The `--to code` and `--to doc` options map to these task subjects:

```text
agent.code.tasks
agent.doc.tasks
```

If the target workers are running, `agentbus result get --agent main` should receive `task.result` messages from:

```text
agent.main.results
```

## Message subjects

Recommended convention:

```text
agent.<agent_id>.tasks       tasks for one worker agent
agent.<agent_id>.results     optional direct result stream per agent
agent.main.results           central result subject for the coordinator
agent.<agent_id>.heartbeat   optional health events
```

Examples:

```text
agent.code.tasks
agent.doc.tasks
agent.main.results
```

## Task message

```json
{
  "id": "task-20260518-0001",
  "from": "agent-main",
  "to": "agent-code",
  "reply_to": "agent-main",
  "type": "task.request",
  "task_type": "review_pr",
  "payload": {
    "fmt": "json",
    "content": {
      "repo": "org/repo",
      "pr": 123
    }
  }
}
```

## Result message

```json
{
  "id": "result-uuid",
  "type": "task.result",
  "status": "completed",
  "task": {
    "id": "task-20260518-0001",
    "from": "agent-main",
    "to": "agent-code",
    "reply_to": "agent-main",
    "type": "task.request",
    "task_type": "review_pr",
    "payload": {
      "fmt": "json",
      "content": {
        "repo": "org/repo",
        "pr": 123
      }
    },
    "created_at": "2026-05-18T00:00:00+00:00"
  },
  "result": "...agent output...",
  "completed_at": "2026-05-18T00:00:00+00:00"
}
```

`result` messages are worker-generated execution records.

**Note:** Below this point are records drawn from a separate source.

### src/common/fetch_pkg.sv
package fetch_pkg;

    // address and instruction width
    localparam int xlen = 32;

    // one cache line holds eight instructions
    localparam int line_bits      = 256;
    localparam int words_per_line = line_bits / xlen;
    localparam int offset_bits    = 5;

    // burst memory moves 64 bits per beat
    localparam int beat_bits      = 64;
    localparam int beats_per_line = line_bits / beat_bits;
    localparam int beat_idx_bits  = $clog2(beats_per_line);

    localparam int order_bits = 64;

    // instruction queue
    localparam int queue_depth    = 32;
    localparam int queue_ptr_bits = $clog2(queue_depth);
    localparam int queue_cnt_bits = queue_ptr_bits + 1;

    localparam logic [xlen-1:0] reset_pc = 32'haaaaa000;

    // one queued instruction, order in the top bits
    typedef struct packed {
        logic [order_bits-1:0] order;
        logic [xlen-1:0]       pc;
        logic [xlen-1:0]       inst;
    } fetch_entry_t;

endpackage : fetch_pkg

### src/verilog/line_buffer.sv
`timescale 1ns/1ps

module line_buffer (
    input  logic                            clk,
    input  logic                            rst,

    input  logic                            load_i,
    input  logic [fetch_pkg::line_bits-1:0] line_i,
    input  logic [fetch_pkg::xlen-1:0]      tag_i,

    input  logic [fetch_pkg::xlen-1:0]      pc_i,
    output logic                            hit_o,
    output logic [fetch_pkg::xlen-1:0]      word_o
);

    logic                                                       valid_q;
    logic [fetch_pkg::xlen-fetch_pkg::offset_bits-1:0]          tag_q;
    logic [fetch_pkg::words_per_line-1:0][fetch_pkg::xlen-1:0]  line_q;
    logic [fetch_pkg::offset_bits-3:0]                          word_idx;

    always_ff @(posedge clk) begin
        if (rst) begin
            valid_q <= 1'b0;
        end else if (load_i) begin
            valid_q <= 1'b1;
        end
    end

    // tag keeps only the line address
    always_ff @(posedge clk) begin
        if (load_i) begin
            tag_q  <= tag_i[fetch_pkg::xlen-1:fetch_pkg::offset_bits];
            line_q <= line_i;
        end
    end

    assign word_idx = pc_i[fetch_pkg::offset_bits-1:2];

    assign hit_o  = valid_q && (tag_q == pc_i[fetch_pkg::xlen-1:fetch_pkg::offset_bits]);
    assign word_o = line_q[word_idx];

endmodule : line_buffer

### config.mk
export PLATFORM = sky130hd
export DESIGN_NAME = line_buffer
export DESIGN_NICKNAME = d
export VERILOG_FILES = /design/src/common/fetch_pkg.sv /design/src/verilog/line_buffer.sv
export SDC_FILE = /design/constraint.sdc
export NUM_CORES = 1
export LEC_CHECK = 0
export ABC_AREA = 1
export BUFFER_PORTS_ARGS = -buffer_cell sky130_fd_sc_hd__buf_2
export CORE_ASPECT_RATIO = 0.7
export CORE_MARGIN = 2
export CORE_UTILIZATION = 30
export CTS_CLUSTER_DIAMETER = 40
export DETAILED_ROUTE_END_ITERATION = 12
export GPL_TIMING_DRIVEN = 0
export SLEW_MARGIN = 30
export SYNTH_ARGS = -nofsm -noshare
export SYNTH_HDL_FRONTEND = slang
export SYNTH_SLANG_ARGS = --single-unit
### constraint.sdc
create_clock -name clk -period 1.7 [get_ports clk]
set_clock_uncertainty 0.05 [all_clocks]
set_input_delay 0.17 -clock clk [delete_from_list [all_inputs] [get_ports clk]]
set_output_delay 0.17 -clock clk [all_outputs]
set_load 0.02 [all_outputs]
# ---- Yosys cells after proc, flatten, opt, wreduce, memory -nomap -nowiden
# Index checks and enable logic that the tools add are counted.
dict set report totals {
  regBits 284
  input_bits 323
  output_inout_bits 33
  wordCells 15
}
dict set report classes {
  magnitude_cmp 1
  n_eq_ne 1
  mux 2
  n_reduce_logical 1
}
# operator count
set ops {}
lappend ops {{$bmux 32 s3} 1}
lappend ops {{$mux 32} 1}
lappend ops {{$eq 27x27->1} 1}
lappend ops {{$lt 3x4->1 const B} 1}
lappend ops {{$logic_and 1x1->1} 1}

# ---- Longest topological paths before layout
dict set report logic_depth {
  depth_word 2
  mapped_depth 9
  mapped_depth_nobuf 8
}

# ---- Worst setup path after synthesis
# Ideal clock, no wire load.
dict set report synth_path {
  path_kind {register to output}
  from {reg tag_q[1] (netlist bit)}
  to {out hit_o}
  arrival_time_ns 1.024
  t_required_ns 1.480
  setup_slack_ns 0.456
  path_stages_with_launch 8
  n_path_buf 0
  cell_sequence {edfxtp_1 nand2_1 nand2_1 nor2_1 nand2_1 nor2_1 nand2_1 nor2_1}
}
dict set report synth_via {
  elab_chain_cells 2
}
# item line_no
set synth_lines {}
lappend synth_lines {{start, declared} line_buffer.sv:17} ;# logic [fetch_pkg::xlen-fetch_pkg::offset_bits-1:0] tag_q;
lappend synth_lines {{start signal, assigned} line_buffer.sv:32} ;# tag_q <= tag_i[fetch_pkg::xlen-1:fetch_pkg::offset_bits];
lappend synth_lines {{$eq 27x27->1} line_buffer.sv:39} ;# assign hit_o = valid_q && (tag_q == pc_i[fetch_pkg::xlen-1:fetch_pkg::offset_bits]);
lappend synth_lines {{$logic_and 1x1->1} line_buffer.sv:39}
lappend synth_lines {{end, declared} line_buffer.sv:12} ;# output logic hit_o,
# No other way between the ends.

# ---- Worst setup path in the final report
dict set report layout_path {
  from {reg tag_q[25] (netlist bit)}
  to {out hit_o}
}
# The elaborated chain is that of the path after synthesis.

==> metrics.yaml <==
synthesis:
  synth-seq-cells: 284
  netlist_instances: 973
  ys_types: 17
  synth_top_family_by_area: "simple AND/OR/NAND/NOR gates"
  syn_area_per_cell_sq_um: 11.79
  ys_seq_area_share_pct: 74.27
  yosys.area_share.xor_xnor_pct: 0.07636
  muxShareOfSynthArea_pct: 0
  synth_compound_area_share_pct: 8.422
  mappedNetlistArea_sq_um: 11470
  syn-num-nets: 1296
  yosys.area_share.simple_pct: 12.84
  ys_warn_count: 0
  synthAdderAreaFrac_pct: 0
routing:
  antenna_left: 0
  drtPass1Iterations: 8
  drc: 0
  wl_um: 39900
  vias: 9809
  viasPerCell: 4.522
  wl_per_cell_um: 18.39
  dr.first_iter.drc_count: 605
cts:
  cts_tree: "yes"
  clock_sinks: 284
  cts_buffers: 40
  cts_setup_buffers: 0
  clk_latency_ns: 0.52
  htree_levels: 2
  clkTransAtPathRegs_ns: 0.06
  cts-root-buf: "clkbuf_16"
  cts_buffer_depth: 3
timing:
  grt_setup_unrepaired: "true"
  max_freq_mhz: 515.2
  max_slew.worst_pin.slew_ns: 0.6180
  fin_ws_ns: -0.2409
  period_needed_ns: 1.941
  hold_viol_final: 0
  setup_viol: 32
  slew_headroom_pct: 58.80
  drv_slew: 0
  finalCritPeriodShare_pct: 114.2
cells_and_area:
  utilization_pct: 48.88
  layout-drive-gt1-share_pct: 28.88
  final_common_cell: "buf_2"
  area_delta_synth_final_pct: 59.51
  num-nets-final: 1971
  layout_common_cells: "332 x buf_2, 284 x dlygate4sd3_1, 283 x edfxtp_1"
place:
  io_buffer_count: 346
  place_ws_ns: -0.3598
  hpwl_um: 25760
  gp_congestion: 0.8226
die:
  die_y_um: 167.6
  die_width_um: 237.7
  start_util_pct: 30.65
  rows: 59
  die-area_sq_um: 39840
  ios: 356
  core_area_sq_um: 37430
min_path:
  hold_class: "in -> reg"
  min-delay-start: "load_i"
pwr:
  powerDensity_nw_per_um2: 1029
  ir_drop_v: 0.0008371
  finalPower_uw: 18830
  p_leak_uw: 0.007657
critical_path:
  cp-startpoint: "tag_q[25]$_DFFE_PP_"
  crit_required_ns: 1.48
  r2r_start: "valid_q$_SDFFE_PP0P_"
  cp.arrival_ns: 1.72
  critPathMaxFanout: 2
  crit_path_start_kind: "flop"
  critPathCaptureType: "output port"
  critPathKind: "reg -> out"
status:
  violations: "negative setup slack"
  outcome: "finished with violations"
global_routing:
  track_usage_pct: 19.47
  grt_pass1_vias: 10310
  grt_max_degree: 93
  grt-ovfl-total: 0
  grt_pass1_wl_um: 58320
  antenna_found_initial: 3
run:
  cap_viol_max_count: 0
path summary, 6_finish.rpt:
| check | cells past startpoint | slack (ns) | to |
|---|---|---|---|
| max | 8 | -0.24 | hit_o |
| min | 1 | 0.02 | line_q[145]$_DFFE_PP_ |
| max reg2reg | 2 | 1.09 | valid_q$_SDFFE_PP0P_ |
| min reg2reg | 2 | 0.44 | valid_q$_SDFFE_PP0P_ |
worst max-delay path, stage by stage, from the launching register on:
cell and delay, ns:
edfxtp_1 0.41, nand2_1 0.10, nand2_1 0.06, nor2_1 0.10, nand2_1 0.07, nor2_1 0.11, nand2_1 0.09, nor2_1 0.10
buf_4 0.15
cell usage after synthesis (all sizes together):
cell    number  share of area [%]
buf         26                1.8
clkbuf      23               0.82
dfxtp        1               0.17
edfxtp     283                 74
inv         54                1.8
nand2      176                5.8
nand3        1              0.044
nor2       215                7.0
o21ai      193                8.4
xnor2        1              0.076
report_power, final:
| part | internal [uW] | total [uW] | switching [uW] | leakage [uW] |
|---|---|---|---|---|
| Clock | 4700 | 7960 | 3260 | 0.000602 |
| Combinational | 1170 | 2380 | 1210 | 0.00428 |
| Sequential | 8330 | 8490 | 161 | 0.00278 |
registers in the layout (all words and copies together) (netlist names):
register / flops
valid_q: 1
tag_q: 27
line_q: 256
metal layers:
metal,GRT usage [%],share of wire (%),vias to the layer above
met5,0,0,-
met4,6.672,3.2,0
met3,4.599,6.9,88
met2,32.57,48,404
met1,24.83,42,4610
li1,-,-,4707
through the flow:
stage                     hold slack [ns]  area, sq um   TNS, ns  cells
after global routing              0.02980        18290    -5.778   2168
after CTS                         0.01885        18190    -3.105   2164
after global placement             0.2805        13810  -1036.14   1807
after detailed placement           0.2965        13900    -15.36   1810
final                             0.02423        18300    -1.861   2169
after floorplan                    0.1924        11470         0    973
cell families (layout without fill, tap and decap cells):
kind of cell,count (synthesis),count (layout)
AND/OR/NAND/NOR,392,392
flip-flops,284,284
AO/OA/AOI/OAI,193,193
buffers and inverters,103,806
XOR/XNOR,1,1
other,0,5
cell type report:
cell class	count	area [sq um]
clock inverters	26	250.2
diodes	5	12.51
plain buffers	49	315.3
clock buffers	44	1016
flip-flops and latches	284	8518
well taps	488	610.6
inverters	54	202.7
multi-input cells	586	2544
fillers	3288	19130
repair buffers	633	4826
what timing repair did:
action,in CTS,in global routing
hold endpoints to repair,284,0
hold buffers,284,0
endpoints found under the setup margin,33,33
resized for setup,106,41
pin swaps,12,22
(Power assumes the default switching activity.)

Agent-to-agent business replies should still be sent as new `task` messages. The original task is embedded whole under `task`; top-level duplicate routing fields such as `request_id`, `from`, `to`, `worker`, and `reply_to` are intentionally omitted.

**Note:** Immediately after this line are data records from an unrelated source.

[src/verilog/fetch_queue.sv]
`timescale 1ns/1ps

module fetch_queue (
    input  logic                   clk,
    input  logic                   rst,

    input  logic                   flush_i,

    input  logic                   enq_i,
    input  fetch_pkg::fetch_entry_t entry_i,

    input  logic                   deq_i,
    output fetch_pkg::fetch_entry_t entry_o,

    output logic                   full_o,
    output logic                   empty_o
);

    fetch_pkg::fetch_entry_t                 mem [fetch_pkg::queue_depth];
    logic [fetch_pkg::queue_ptr_bits-1:0]    wr_ptr_q;
    logic [fetch_pkg::queue_ptr_bits-1:0]    rd_ptr_q;
    logic [fetch_pkg::queue_cnt_bits-1:0]    count_q;
    logic                                    do_enq;
    logic                                    do_deq;

    // depth is a power of two, so the count msb means full
    assign full_o  = count_q[fetch_pkg::queue_ptr_bits];
    assign empty_o = (count_q == '0);

    assign do_enq = enq_i && (!full_o || deq_i);
    assign do_deq = deq_i && !empty_o;

    assign entry_o = mem[rd_ptr_q];

    always_ff @(posedge clk) begin
        if (rst || flush_i) begin
            wr_ptr_q <= '0;
            rd_ptr_q <= '0;
            count_q  <= '0;
        end else begin
            if (do_enq) begin
                wr_ptr_q <= wr_ptr_q + 1'b1;
            end
            if (do_deq) begin
                rd_ptr_q <= rd_ptr_q + 1'b1;
            end
            if (do_enq && !do_deq) begin
                count_q <= count_q + 1'b1;
            end else if (do_deq && !do_enq) begin
                count_q <= count_q - 1'b1;
            end
        end
    end

    always_ff @(posedge clk) begin
        if (do_enq) begin
            mem[wr_ptr_q] <= entry_i;
        end
    end

    a_no_overflow: assert property (@(posedge clk) disable iff (rst)
        (enq_i && full_o) |-> deq_i);

    a_no_underflow: assert property (@(posedge clk) disable iff (rst)
        deq_i |-> !empty_o);

endmodule : fetch_queue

Recommended status values:

```text
completed
failed
needs_approval
```

## Logs

The worker writes logs both to stderr and to a rotating file. The default log file is:

```text
~/.agentbus/logs/agentbus-worker.log
```

Default rotation settings:

```text
max file size: 100MB
backup count: 5
```

The log directory is created automatically. Configure it with `[log].dir`, `[log].max_bytes`, and `[log].backup_count` in TOML.

## Ack behavior

```text
valid task + command succeeds and result is published       → ack
valid task + command exits non-zero and result is published → ack
invalid JSON / invalid task schema                          → term if available, otherwise ack
worker crashes before result publish                        → nak if available, then raise
```

## Security notes

- Use one NATS user per agent.
- Replace all sample passwords before running in a shared or public environment.
- Restrict each user to only the subjects it needs.
- Use TLS for public NATS deployments.
- Keep monitoring/admin ports private.
- Store config files with `chmod 600` if credentials are embedded in `nats_url`.
- Do not put tokens, cookies, or authorization headers in task payloads unless strictly necessary.
- Treat tasks that delete data, send external messages, deploy code, merge PRs, or spend money as approval-required.

## License

Apache License 2.0. See [LICENSE](LICENSE).